Les principaux enseignements de cette étude sont les suivants : 

UNE DÉMARCHE QUI N'EST TOUJOURS PAS ASSEZ STRUCTURÉE ET STRATÉGIQUE

Si l’engagement dans la RSE n’est quasiment plus considéré comme un effet de mode (15% des répondants = - 11 points versus 2017), la confiance qui lui est accordée par les collaborateurs reste fragile (40%).

Les démarches se résument encore trop souvent à une somme d’actions ponctuelles (24%). Seuls 8% des répondants pensent que la RSE a impacté le business modèle et 4% qu’elle a conduit à la création de nouvelles offres responsables. 

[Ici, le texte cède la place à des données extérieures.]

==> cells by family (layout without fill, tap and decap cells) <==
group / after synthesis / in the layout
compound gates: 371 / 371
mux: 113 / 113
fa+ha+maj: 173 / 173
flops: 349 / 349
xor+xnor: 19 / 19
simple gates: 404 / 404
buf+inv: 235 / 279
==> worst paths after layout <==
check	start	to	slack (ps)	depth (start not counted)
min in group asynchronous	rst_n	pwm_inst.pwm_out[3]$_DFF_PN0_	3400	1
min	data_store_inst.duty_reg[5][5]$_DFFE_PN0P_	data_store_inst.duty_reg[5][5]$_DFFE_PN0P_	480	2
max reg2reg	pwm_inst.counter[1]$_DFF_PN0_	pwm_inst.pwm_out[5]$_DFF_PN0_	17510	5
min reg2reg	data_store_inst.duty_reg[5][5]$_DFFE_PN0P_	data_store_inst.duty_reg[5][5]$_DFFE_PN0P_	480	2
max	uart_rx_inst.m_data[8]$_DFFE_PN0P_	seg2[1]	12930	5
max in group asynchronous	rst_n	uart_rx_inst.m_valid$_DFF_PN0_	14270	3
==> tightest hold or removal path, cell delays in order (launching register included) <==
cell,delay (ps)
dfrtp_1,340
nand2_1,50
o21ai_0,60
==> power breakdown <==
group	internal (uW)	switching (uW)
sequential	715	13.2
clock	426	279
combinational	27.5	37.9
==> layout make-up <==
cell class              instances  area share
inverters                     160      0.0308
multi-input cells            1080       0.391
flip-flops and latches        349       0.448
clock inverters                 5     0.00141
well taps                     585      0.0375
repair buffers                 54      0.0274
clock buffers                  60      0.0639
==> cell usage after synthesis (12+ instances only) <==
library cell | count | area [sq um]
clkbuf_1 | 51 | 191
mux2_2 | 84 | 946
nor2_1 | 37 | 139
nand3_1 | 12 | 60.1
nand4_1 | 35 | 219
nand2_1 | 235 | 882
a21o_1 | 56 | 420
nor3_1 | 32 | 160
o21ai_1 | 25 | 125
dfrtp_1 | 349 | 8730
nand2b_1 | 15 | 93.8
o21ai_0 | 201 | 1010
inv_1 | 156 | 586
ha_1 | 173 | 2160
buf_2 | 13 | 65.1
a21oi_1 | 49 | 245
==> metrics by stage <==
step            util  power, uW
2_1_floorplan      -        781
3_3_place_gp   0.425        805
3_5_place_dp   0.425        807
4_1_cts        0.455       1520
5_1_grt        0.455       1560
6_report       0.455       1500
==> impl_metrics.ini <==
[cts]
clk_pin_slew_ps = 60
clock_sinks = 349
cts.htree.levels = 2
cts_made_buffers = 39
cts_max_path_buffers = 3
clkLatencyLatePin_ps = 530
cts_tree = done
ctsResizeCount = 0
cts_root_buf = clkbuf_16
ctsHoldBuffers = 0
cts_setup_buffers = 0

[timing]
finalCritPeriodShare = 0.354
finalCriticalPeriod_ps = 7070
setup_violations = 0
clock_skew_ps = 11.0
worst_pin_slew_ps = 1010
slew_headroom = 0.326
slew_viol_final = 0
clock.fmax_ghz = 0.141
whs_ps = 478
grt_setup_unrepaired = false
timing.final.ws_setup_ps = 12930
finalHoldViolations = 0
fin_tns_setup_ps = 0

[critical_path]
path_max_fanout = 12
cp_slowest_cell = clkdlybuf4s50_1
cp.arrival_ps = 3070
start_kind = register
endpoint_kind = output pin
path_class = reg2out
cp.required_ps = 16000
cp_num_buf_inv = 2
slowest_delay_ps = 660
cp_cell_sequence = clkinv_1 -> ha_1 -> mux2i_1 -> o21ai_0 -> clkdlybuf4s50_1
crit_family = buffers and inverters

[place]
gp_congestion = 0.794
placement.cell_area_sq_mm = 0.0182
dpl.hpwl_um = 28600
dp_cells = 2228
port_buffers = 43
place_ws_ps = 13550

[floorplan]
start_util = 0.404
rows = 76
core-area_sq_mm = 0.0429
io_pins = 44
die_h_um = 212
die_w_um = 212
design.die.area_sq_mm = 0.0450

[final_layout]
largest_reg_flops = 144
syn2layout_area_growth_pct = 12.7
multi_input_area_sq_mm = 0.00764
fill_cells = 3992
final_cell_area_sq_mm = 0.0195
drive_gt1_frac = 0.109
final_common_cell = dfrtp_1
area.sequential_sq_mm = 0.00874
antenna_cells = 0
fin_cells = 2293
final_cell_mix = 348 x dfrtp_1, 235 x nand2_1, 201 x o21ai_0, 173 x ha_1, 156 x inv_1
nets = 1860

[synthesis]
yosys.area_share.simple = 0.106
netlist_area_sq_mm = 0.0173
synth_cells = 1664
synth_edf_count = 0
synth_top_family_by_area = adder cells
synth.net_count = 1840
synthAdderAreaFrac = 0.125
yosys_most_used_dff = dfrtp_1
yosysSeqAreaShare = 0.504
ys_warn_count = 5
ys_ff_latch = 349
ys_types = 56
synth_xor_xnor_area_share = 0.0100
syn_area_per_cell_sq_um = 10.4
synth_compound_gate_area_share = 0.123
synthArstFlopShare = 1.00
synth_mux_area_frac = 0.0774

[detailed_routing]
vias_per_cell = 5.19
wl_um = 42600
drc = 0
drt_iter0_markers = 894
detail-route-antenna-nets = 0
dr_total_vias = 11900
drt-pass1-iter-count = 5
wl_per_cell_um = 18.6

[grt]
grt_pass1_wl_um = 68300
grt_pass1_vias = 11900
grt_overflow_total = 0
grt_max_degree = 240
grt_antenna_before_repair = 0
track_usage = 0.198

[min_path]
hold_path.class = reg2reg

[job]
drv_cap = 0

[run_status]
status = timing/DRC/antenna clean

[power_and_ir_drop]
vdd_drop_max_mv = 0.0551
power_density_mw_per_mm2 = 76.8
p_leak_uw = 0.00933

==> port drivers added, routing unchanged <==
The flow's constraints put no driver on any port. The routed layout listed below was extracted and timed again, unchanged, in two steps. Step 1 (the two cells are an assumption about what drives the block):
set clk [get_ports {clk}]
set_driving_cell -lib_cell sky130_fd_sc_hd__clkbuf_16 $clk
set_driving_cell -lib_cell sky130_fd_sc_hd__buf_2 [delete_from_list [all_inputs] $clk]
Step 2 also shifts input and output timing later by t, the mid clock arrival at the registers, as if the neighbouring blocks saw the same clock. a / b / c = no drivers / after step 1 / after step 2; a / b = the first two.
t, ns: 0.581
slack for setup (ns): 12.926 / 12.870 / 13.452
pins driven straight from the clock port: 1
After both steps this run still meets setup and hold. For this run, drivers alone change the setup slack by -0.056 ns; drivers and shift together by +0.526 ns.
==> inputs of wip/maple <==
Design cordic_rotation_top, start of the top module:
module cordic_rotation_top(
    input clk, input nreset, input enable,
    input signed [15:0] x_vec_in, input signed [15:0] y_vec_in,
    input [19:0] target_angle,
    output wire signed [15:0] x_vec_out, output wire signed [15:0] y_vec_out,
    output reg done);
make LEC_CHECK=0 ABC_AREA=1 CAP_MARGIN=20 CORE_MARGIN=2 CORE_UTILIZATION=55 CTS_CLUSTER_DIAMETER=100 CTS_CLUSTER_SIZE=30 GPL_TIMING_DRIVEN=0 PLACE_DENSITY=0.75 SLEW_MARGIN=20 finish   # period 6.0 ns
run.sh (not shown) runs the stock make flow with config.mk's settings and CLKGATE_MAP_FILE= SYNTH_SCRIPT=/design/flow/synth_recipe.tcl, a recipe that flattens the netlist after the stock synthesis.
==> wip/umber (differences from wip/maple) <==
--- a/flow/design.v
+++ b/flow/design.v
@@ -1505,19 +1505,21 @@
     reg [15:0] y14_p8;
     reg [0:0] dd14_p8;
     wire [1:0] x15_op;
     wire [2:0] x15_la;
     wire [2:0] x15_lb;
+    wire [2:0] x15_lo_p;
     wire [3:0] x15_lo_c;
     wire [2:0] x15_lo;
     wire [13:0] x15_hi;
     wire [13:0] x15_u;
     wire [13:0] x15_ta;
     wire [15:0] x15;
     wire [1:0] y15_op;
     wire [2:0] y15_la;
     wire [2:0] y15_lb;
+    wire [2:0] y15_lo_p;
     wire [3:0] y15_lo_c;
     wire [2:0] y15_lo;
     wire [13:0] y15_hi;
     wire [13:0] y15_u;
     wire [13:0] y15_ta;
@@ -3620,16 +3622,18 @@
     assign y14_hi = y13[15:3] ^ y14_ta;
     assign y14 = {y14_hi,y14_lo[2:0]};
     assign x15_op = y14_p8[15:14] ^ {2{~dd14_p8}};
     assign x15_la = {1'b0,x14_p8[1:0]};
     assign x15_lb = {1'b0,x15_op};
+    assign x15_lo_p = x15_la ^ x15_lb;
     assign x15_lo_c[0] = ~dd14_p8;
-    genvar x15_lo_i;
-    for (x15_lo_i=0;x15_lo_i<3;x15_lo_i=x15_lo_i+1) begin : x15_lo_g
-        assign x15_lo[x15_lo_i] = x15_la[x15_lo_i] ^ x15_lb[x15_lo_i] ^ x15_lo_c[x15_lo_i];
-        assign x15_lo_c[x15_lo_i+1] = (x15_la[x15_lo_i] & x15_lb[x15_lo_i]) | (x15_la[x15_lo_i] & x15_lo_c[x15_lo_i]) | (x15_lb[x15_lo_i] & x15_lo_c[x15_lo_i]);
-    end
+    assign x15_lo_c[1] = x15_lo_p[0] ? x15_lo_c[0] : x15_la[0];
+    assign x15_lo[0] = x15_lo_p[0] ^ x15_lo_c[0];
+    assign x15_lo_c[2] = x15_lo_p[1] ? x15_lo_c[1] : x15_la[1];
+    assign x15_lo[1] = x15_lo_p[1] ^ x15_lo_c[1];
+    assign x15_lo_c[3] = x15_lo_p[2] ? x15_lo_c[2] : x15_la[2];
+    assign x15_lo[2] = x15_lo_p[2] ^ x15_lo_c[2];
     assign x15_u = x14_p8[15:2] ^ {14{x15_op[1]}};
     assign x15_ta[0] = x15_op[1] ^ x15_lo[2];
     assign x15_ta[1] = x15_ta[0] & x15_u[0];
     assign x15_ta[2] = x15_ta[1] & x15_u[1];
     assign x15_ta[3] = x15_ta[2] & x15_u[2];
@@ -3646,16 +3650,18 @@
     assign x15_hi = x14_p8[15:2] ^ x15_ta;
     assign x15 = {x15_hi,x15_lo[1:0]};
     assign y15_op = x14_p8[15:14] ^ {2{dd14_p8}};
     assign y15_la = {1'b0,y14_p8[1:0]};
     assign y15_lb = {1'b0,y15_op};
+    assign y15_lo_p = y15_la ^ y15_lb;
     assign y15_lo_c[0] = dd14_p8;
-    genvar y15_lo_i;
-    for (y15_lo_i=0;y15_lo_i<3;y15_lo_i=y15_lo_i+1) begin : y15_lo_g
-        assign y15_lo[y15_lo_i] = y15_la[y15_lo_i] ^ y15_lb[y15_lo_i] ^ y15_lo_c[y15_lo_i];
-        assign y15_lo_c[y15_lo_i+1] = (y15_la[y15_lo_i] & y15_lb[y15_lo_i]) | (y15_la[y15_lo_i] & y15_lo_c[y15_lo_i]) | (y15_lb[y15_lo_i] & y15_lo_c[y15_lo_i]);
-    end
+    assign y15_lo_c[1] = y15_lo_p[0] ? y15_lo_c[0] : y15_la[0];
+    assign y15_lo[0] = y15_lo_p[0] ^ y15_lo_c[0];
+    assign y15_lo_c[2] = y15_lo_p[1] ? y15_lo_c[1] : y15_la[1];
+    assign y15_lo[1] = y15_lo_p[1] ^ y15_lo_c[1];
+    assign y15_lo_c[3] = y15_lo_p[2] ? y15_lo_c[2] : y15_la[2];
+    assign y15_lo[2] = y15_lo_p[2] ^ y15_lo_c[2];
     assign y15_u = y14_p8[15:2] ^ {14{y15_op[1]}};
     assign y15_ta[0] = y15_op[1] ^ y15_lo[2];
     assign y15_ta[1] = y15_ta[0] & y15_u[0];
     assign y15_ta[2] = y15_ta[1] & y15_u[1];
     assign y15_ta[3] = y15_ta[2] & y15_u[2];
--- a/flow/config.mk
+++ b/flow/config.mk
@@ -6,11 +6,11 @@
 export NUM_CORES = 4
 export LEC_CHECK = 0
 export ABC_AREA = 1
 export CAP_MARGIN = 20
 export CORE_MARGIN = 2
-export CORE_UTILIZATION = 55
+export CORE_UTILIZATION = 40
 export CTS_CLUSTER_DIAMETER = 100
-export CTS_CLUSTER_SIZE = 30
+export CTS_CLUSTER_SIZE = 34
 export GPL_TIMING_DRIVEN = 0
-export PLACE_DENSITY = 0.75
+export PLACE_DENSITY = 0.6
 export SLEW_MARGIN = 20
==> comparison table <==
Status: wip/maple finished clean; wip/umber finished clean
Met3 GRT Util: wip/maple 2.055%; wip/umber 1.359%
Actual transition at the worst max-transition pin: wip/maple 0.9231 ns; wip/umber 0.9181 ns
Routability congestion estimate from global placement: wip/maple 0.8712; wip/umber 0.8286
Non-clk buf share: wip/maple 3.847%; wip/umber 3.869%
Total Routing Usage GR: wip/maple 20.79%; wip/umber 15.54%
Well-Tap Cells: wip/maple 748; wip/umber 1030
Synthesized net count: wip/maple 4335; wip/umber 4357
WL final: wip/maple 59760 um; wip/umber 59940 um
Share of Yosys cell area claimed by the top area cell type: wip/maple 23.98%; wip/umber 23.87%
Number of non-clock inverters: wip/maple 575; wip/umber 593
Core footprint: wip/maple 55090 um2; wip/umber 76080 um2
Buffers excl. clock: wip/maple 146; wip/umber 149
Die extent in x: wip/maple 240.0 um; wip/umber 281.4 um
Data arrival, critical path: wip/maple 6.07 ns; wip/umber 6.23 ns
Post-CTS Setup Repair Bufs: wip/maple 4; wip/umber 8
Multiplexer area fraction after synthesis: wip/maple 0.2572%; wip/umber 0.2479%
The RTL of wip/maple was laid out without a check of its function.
Context: an optimization exercise on an open-source flow, tuned for small area and a short achievable clock period. The choices shown serve that exercise and are no tape-out recipe.
Function was not checked in any run shown here: the RTL went through the layout flow alone.

==> flow/design.v (outline; a module is shown in full before it is edited, if it fits) <==
// module cordic: 1730 lines
module cordic #(
    parameter data_width = 16,
    parameter iterations = 15
    )(
    input clk,
    input reset_n,
    input logic signed [data_width-1:0] angle,
    input logic signed [data_width-1:0] x_i,
    input logic signed [data_width-1:0] y_i,
    output logic signed [data_width-1:0] cos,
    output logic signed [data_width-1:0] sin,
    input valid_in,
    output logic valid_out
    );
  // ...
==> flow/flow/run.sh <==
#!/bin/bash
# Standard ORFS layout with three changes: synthesis does not extract full/half adder cells
# (ADDER_MAP_FILE empty), so ABC maps all arithmetic to plain gates; every port still gets
# its own buffer, but a sky130_fd_sc_hd__buf_2 rather than the delay cell the default picks;
# and clock tree synthesis inserts no dummy loads.
set -euo pipefail
bash standard.sh ADDER_MAP_FILE= \
  "BUFFER_PORTS_ARGS=-buffer_cell sky130_fd_sc_hd__buf_2" \
  "CTS_ARGS=-sink_clustering_enable -repair_clock_nets -dont_use_dummy_load" \
  finish > make_finish.log 2>&1
==> flow/standard.sh <==
#!/bin/bash
# synth_recipe.tcl (not shown) runs the flow's synth.tcl, then flattens the netlist and writes it again
# the make line also repeats each setting of config.mk as NAME=value (left out here)
make -C /OpenROAD-flow-scripts/flow DESIGN_CONFIG=/design/flow/config.mk WORK_HOME=/design/flow/orfs CLKGATE_MAP_FILE= SYNTH_SCRIPT=/design/flow/synth_recipe.tcl "${@:-finish}"
==> flow/config.mk <==
export PLATFORM = sky130hd
export DESIGN_NAME = cordic
export DESIGN_NICKNAME = cordic
export VERILOG_FILES = /design/flow/design.v
export SDC_FILE = /design/flow/constraint.sdc
export NUM_CORES = 4
export LEC_CHECK = 0
export ABC_AREA = 1
export CAP_MARGIN = 20
export CORE_MARGIN = 2
export CORE_UTILIZATION = 40
export SETUP_SLACK_MARGIN = 1.8
export SLEW_MARGIN = 20
==> flow/constraint.sdc <==
create_clock -name core_clock -period 4.0 [get_ports {clk}]
set_input_delay 0.8000 -clock core_clock [delete_from_list [all_inputs] [get_ports {clk}]]
set_output_delay 0.8000 -clock core_clock [all_outputs]
set_load 0.01 [all_outputs]
==> run_summary.xml, run 1 <==
<?xml version="1.0" encoding="UTF-8"?>
<metrics>
  <group name="worst_setup_path">
    <metric name="rr_worst_depth" unit="">13</metric>
    <metric name="cp_max_fo" unit="">16</metric>
    <metric name="crit_path_start" unit="">angle[15]</metric>
    <metric name="critical_path.reg2reg.startpoint" unit="">z1[14]$_DFF_P_</metric>
  </group>
  <group name="die">
    <metric name="core_area" unit="um^2">92100</metric>
    <metric name="io_pins" unit="">84</metric>
    <metric name="tapcell.inserted" unit="">1243</metric>
  </group>
  <group name="routing">
    <metric name="avgRoutedWirePerCell" unit="um">12.7</metric>
    <metric name="highest_layer_used_for_signal_routing" unit="">met4</metric>
    <metric name="dr_wl_met2" unit="um">44100</metric>
    <metric name="initialDrtViolationCount" unit="">2026</metric>
  </group>
  <group name="final_layout">
    <metric name="area_dominant_class" unit="">multi-input gates</metric>
    <metric name="fillerInstances" unit="">9520</metric>
    <metric name="post_route_cells_drive_above_1_share" unit="">0.0963</metric>
    <metric name="count_of_sequential_standard_cells" unit="">604</metric>
    <metric name="antennaDiodeCount" unit="">0</metric>
  </group>
  <group name="grt">
    <metric name="globalRouteTotalUtil" unit="">0.186</metric>
    <metric name="vias_in_the_first_global_route" unit="">31100</metric>
    <metric name="grt_first_pass_wirelength" unit="um">148000</metric>
  </group>
  <group name="status">
    <metric name="status" unit="">finished clean</metric>
  </group>
  <group name="clock_network">
    <metric name="clockBufferDepth" unit="">3</metric>
    <metric name="cts_root_buf" unit="">sky130_fd_sc_hd__clkbuf_16</metric>
    <metric name="cts_inserted_buffers" unit="">71</metric>
    <metric name="clkTransAtPathRegs" unit="ps">60</metric>
  </group>
  <group name="synthesis">
    <metric name="number_of_enable_flip_flop_cells_after_synthesis" unit="">0</metric>
    <metric name="synthDominantCellAreaShare" unit="">0.316</metric>
    <metric name="postSynth.asyncResetShare" unit="">0.0248</metric>
    <metric name="synth.ff_latch_count" unit="">604</metric>
    <metric name="cell_types_with_the_highest_counts_after_synthesis" unit="">sky130_fd_sc_hd__nand2_1, sky130_fd_sc_hd__inv_1, sky130_fd_sc_hd__dfxtp_1, sky130_fd_sc_hd__nand3_1, sky130_fd_sc_hd__nor2_1</metric>
    <metric name="yosysTopAreaCell" unit="">sky130_fd_sc_hd__dfxtp_1</metric>
    <metric name="synthMostInstantiatedCell" unit="">sky130_fd_sc_hd__nand2_1</metric>
  </group>
  <group name="sta">
    <metric name="max_slew.worst_pin.slew" unit="ps">667</metric>
    <metric name="finalCritPeriodShare" unit="">0.534</metric>
  </group>
  <group name="place">
    <metric name="dpl_worst_slack" unit="ps">1050</metric>
  </group>
</metrics>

On note également que seuls 15% des salariés pensent que la RSE a transformé leur entreprise en profondeur !  

LA RSE, UN SUJET QUI COMPTE POUR LES SALARIÉS

54% des répondants ont la bonne définition de la RSE (vs 27% lors du précédent baromètre). D’ailleurs, 86% déclarent s’intéresser davantage au sujet qu’il y a quelques années. 

La RSE est importante pour une majorité de répondants (40%) et même indispensable pour 19% du panel.

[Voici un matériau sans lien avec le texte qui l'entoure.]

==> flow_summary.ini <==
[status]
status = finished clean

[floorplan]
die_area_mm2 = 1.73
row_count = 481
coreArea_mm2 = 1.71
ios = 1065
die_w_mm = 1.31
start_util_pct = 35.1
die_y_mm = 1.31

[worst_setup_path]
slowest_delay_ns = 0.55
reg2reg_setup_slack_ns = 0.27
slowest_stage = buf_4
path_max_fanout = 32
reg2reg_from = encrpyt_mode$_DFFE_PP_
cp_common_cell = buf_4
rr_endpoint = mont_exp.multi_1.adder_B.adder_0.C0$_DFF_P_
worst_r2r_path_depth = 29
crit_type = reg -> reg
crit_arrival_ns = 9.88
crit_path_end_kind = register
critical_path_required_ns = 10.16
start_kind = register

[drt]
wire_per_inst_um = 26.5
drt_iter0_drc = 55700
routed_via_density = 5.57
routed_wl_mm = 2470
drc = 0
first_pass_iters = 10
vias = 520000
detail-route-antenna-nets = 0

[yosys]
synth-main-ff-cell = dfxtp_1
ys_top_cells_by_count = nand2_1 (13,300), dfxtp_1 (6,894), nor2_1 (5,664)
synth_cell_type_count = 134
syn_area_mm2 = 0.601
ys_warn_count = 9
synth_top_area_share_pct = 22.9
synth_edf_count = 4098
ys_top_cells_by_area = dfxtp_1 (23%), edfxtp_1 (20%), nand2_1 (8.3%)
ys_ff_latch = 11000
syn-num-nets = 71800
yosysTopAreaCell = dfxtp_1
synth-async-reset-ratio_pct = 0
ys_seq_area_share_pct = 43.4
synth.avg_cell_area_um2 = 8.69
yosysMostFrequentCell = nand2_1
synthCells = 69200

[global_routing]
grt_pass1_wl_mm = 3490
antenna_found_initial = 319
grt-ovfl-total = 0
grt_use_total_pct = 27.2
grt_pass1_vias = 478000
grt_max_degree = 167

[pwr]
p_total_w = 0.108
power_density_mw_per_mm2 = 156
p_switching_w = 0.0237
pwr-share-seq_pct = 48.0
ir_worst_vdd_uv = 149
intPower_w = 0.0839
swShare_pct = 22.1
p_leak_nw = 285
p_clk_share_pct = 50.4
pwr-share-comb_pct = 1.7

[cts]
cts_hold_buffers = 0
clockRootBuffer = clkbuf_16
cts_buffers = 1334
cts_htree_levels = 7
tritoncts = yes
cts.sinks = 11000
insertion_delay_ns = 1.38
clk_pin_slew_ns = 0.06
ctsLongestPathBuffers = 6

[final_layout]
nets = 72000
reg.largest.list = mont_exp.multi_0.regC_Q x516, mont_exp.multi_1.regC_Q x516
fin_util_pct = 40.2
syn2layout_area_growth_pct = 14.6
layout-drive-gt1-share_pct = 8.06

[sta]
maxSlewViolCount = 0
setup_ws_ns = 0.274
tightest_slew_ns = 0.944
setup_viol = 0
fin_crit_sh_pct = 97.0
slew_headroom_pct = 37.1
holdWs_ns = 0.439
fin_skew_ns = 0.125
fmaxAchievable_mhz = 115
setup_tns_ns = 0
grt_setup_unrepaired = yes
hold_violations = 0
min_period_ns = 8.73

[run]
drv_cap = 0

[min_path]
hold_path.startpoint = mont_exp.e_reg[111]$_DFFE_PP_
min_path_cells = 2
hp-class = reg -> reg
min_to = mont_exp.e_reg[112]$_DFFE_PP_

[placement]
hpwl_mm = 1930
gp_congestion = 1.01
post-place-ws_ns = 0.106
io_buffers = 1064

70% sont volontaires pour s’impliquer davantage dans la RSE et 2/3 sont prêts à proposer des idées pour nourrir la réflexion sur la RSE. Cela est d’autant plus vrai chez les femmes, les jeunes et les managers. A noter également que 52% de ceux déclarant ne pas être actuellement engagés dans la démarche RSE de leur entreprise sont prêts à être force de proposition. Les raisons de cet élan sont multiples : près de la moitié du panel (45%) pense que la RSE donne du sens au travail. 1 salarié sur 4 considère qu’elle permet de développer de nouvelles compétences, sortir du quotidien, travailler avec d’autres services…  

Enfin, chiffre en hausse, 39% sont motivés par le fait de contribuer à de grands enjeux qui dépassent le cadre de l’entreprise

DU CHEMIN À PARCOURIR POUR INFORMER ET SURTOUT ENGAGER LES COLLABORATEURS DANS LA RSE

La démarche RSE est méconnue pour près de la moitié des salariés (45%). Cela est d’autant plus vrai chez les équipes opérationnelles et dans les grands groupes. 71% s’estiment pas ou mal informés.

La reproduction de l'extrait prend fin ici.